A Realidade das Palavras
ROSA DUARTE
Viver é um ato de escrita. Quanto mais
criativo for o nosso quotidiano, maior
entusiasmo sentimos na construção
de cada segmento narrativo, ao reler cada parágrafo
de cada momento ou certo capítulo no
recolher ao descanso de mais um pequeno ciclo
de vida. A rotina também pode ser criativa
quando proporciona suficiente quietação e a
nossa mente é visitada pela realidade imagética
e metafísica, através de um estado meditativo,
rumo ao encontro com a realidade subjacente
a todas as formas de existência, interpretadas
pela palavra.
O real escreve-se e reescreve-se na mente
de qualquer sujeito cognoscente, que é o
primeiro leitor da sua narrativa, com mais ou
menos consciência disso, procurando conhecer
o que está fora de si, mas a seu tempo também
o que está dentro de si, como um todo.
Este processo é a construção do real. A sua
descoberta é um trabalho de contínua perceção
que se conquista pela palavra pensada, sentida,
imaginada, discernida, partilhada.
Descobrimos e redescobrimos o mundo
pela palavra. Os encantos pela palavra. Os
estilos pela palavra. A beleza pela palavra. Os
valores pela palavra. A verdade pela palavra. A
criação pela palavra. Não necessariamente a palavra
pronunciada, mas a sentida e mentalizada.
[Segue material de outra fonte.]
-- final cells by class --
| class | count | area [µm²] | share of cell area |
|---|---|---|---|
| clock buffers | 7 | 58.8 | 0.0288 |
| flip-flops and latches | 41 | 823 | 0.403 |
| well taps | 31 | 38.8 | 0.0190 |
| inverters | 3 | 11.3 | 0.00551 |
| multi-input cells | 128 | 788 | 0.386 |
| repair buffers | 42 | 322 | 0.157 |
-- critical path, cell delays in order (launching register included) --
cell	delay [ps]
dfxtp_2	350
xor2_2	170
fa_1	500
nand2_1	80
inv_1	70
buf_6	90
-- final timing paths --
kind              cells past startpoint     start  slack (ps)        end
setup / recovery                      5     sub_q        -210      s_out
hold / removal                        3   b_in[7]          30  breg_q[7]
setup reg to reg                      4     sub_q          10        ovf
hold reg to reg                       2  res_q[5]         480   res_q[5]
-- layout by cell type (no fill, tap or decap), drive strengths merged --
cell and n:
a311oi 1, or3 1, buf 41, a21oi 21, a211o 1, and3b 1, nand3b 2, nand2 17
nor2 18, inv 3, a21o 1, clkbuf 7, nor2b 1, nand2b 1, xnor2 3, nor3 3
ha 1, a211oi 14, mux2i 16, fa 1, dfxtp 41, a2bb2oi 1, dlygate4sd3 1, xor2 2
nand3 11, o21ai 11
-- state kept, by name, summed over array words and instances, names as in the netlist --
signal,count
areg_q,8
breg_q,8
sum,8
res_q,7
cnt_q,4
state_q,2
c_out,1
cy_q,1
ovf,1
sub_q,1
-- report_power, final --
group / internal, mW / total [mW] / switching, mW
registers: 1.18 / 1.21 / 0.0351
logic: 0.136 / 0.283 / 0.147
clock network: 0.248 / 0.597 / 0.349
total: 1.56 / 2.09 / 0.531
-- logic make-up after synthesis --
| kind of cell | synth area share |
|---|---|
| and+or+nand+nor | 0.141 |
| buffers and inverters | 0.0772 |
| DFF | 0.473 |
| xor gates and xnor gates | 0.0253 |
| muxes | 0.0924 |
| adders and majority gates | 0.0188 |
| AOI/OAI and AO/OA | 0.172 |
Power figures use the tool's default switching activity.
$ cat config.mk
export PLATFORM = sky130hd
export DESIGN_NAME = miner_job_link_flat
export DESIGN_NICKNAME = d
export VERILOG_FILES = /design/src/rtl/miner_pkg.sv /design/src/rtl/miner_job_link_if.sv /design/src/rtl/miner_result_tx.sv /design/src/rtl/miner_job_link.sv /design/src/flat_wrapper.sv
export SDC_FILE = /design/constraint.sdc
export NUM_CORES = 2
export LEC_CHECK = 0
export ABC_AREA = 1
export CORE_AREA = 2 2 460 462
export DETAILED_ROUTE_END_ITERATION = 12
export DIE_AREA = 0 0 462 464
export DONT_BUFFER_PORTS = 1
export PLACE_DENSITY = 0.38
export SLEW_MARGIN = 20
export SYNTH_ARGS = -nofsm -noshare
export SYNTH_HDL_FRONTEND = slang
export SYNTH_HIERARCHICAL = 1
export SYNTH_SLANG_ARGS = --single-unit
$ cat constraint.sdc
create_clock -name clk -period 81.3 [get_ports clk]
set_input_delay 0 -clock clk [delete_from_list [all_inputs] [get_ports clk]]
set_output_delay 0 -clock clk [all_outputs]
set_load 0.03 [all_outputs]
### config.mk
export PLATFORM = sky130hd
export DESIGN_NAME = dvi_tx_link_ctrl
export DESIGN_NICKNAME = d
export VERILOG_FILES = /design/src/rtl/dvi_tx_link_ctrl.sv
export SDC_FILE = /design/constraint.sdc
export NUM_CORES = 1
export LEC_CHECK = 0
export CORE_ASPECT_RATIO = 0.7
export CORE_MARGIN = 4
export CORE_UTILIZATION = 48
export DETAILED_ROUTE_END_ITERATION = 10
export GPL_TIMING_DRIVEN = 0
export PLACE_DENSITY = 0.77
export SLEW_MARGIN = 15
export SYNTH_ARGS = -nofsm -noshare
export SYNTH_HDL_FRONTEND = slang
export SYNTH_SLANG_ARGS = --single-unit
### constraint.sdc
create_clock -name pixel_clock -period 1.67 [get_ports pixel_clock]
set_input_delay 0.334 -clock pixel_clock [delete_from_list [all_inputs] [get_ports pixel_clock]]
set_output_delay 0.334 -clock pixel_clock [all_outputs]
set_load 0.05 [all_outputs]
`config.mk`:
```
export PLATFORM = sky130hd
export DESIGN_NAME = regfile_alu_seq
export DESIGN_NICKNAME = d
export VERILOG_FILES = /design/src/rtl/regfile_alu_seq.sv
export SDC_FILE = /design/constraint.sdc
export NUM_CORES = 2
export LEC_CHECK = 0
export CAP_MARGIN = 30
export CORE_ASPECT_RATIO = 1.4
export CORE_MARGIN = 5
export CORE_UTILIZATION = 45
export DETAILED_ROUTE_END_ITERATION = 8
export DONT_BUFFER_PORTS = 1
export GPL_ROUTABILITY_DRIVEN = 0
export PLACE_DENSITY = 0.68
export SYNTH_ARGS = -nofsm -noshare
export SYNTH_HDL_FRONTEND = slang
export SYNTH_SLANG_ARGS = --single-unit
```
`constraint.sdc`:
```
create_clock -name clk -period 3.6 [get_ports clk]
set_clock_uncertainty 0.15 [all_clocks]
set_input_delay 0.18 -clock clk [delete_from_list [all_inputs] [get_ports clk]]
set_output_delay 0.18 -clock clk [all_outputs]
set_load 0.01 [all_outputs]
```
==> config.mk <==
export PLATFORM = sky130hd
export DESIGN_NAME = neuron
export DESIGN_NICKNAME = d
export VERILOG_FILES = /design/src/rtl/neuron.sv
export SDC_FILE = /design/constraint.sdc
export NUM_CORES = 1
export LEC_CHECK = 0
export CORE_ASPECT_RATIO = 1.25
export CORE_MARGIN = 2
export CORE_UTILIZATION = 40
export DETAILED_ROUTE_END_ITERATION = 16
export PLACE_DENSITY = 0.78
export SLEW_MARGIN = 20
export SYNTH_ARGS = -nofsm -noshare
export SYNTH_HDL_FRONTEND = slang
export SYNTH_SLANG_ARGS = --single-unit
==> constraint.sdc <==
create_clock -name Clk -period 10.3 [get_ports Clk]
set_input_delay 1.03 -clock Clk [delete_from_list [all_inputs] [get_ports Clk]]
set_output_delay 1.03 -clock Clk [all_outputs]
set_load 0.01 [all_outputs]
Não propriamente a palavra admirada, mas a
compreendida e transformada em ação.
A verdade, aquela que ainda é subjetiva,
pode estar próxima da realidade, dependendo
do grau de discernimento, das premissas do
pensamento, da capacidade de aceitar dúvidas
e desenvolver reflexões.
Mas qualquer verdade vive na honestidade
das palavras, distintamente naquelas que trepam
os muros da representação do real e vão extrair
o pólen do desconhecido e do intraduzível em
experiências súbitas de inspiração e de desconstrução
do conceito do real comum, como nas
evocações do Paulismo e Intersecionismo de
Fernando Pessoa ou, de forma mais subtil e
espiritualizada, nos Mantras dos Upanishads e
dos Vedas.
O discípulo procura aprender técnicas
de concentração e de perceção elevadas. Viaja
pelo seu interior. Lê cada passagem das suas
vivências na tela da mente numa tentativa de
se aproximar do lugar mais íntimo de si, do seu
coração, até alcançar o inefável, o silêncio, que
não consegue chegar pela eliminação de ruído
exterior, mas unicamente pela serenidade e
desapego ao poder e à vaidade, pela aceitação
do outro e de si próprio.
O silêncio é vaso comunicante, tem voz
e induz a mente humana para conceitos como
o de paz, poesia, presente, discernimento,
melodia. A pausa na palavra, momento por
excelência para reconhecer o silêncio, é também
verbo e verdade. É espaço concedido e
expansão criativa. A pausa é pauta entre o som
e a ousadia. Só na pausa se recupera a ideia e a energia. Contudo, há também o hemisfério da
palavra ressequida como cobiça, humilhação,
corrupção, rancor, malícia.
Não obstante tudo ser experiência na
vida, a sinfonia das palavras em harmonia
é aquela que faz da união dos seres de todas
as condições e lugares o cântico uníssono da
intenção diamantina.
Esta é a realidade, mais intuída que investigada,
das palavras, muitas sublimes, que são a
mais alta expressão da criação divina.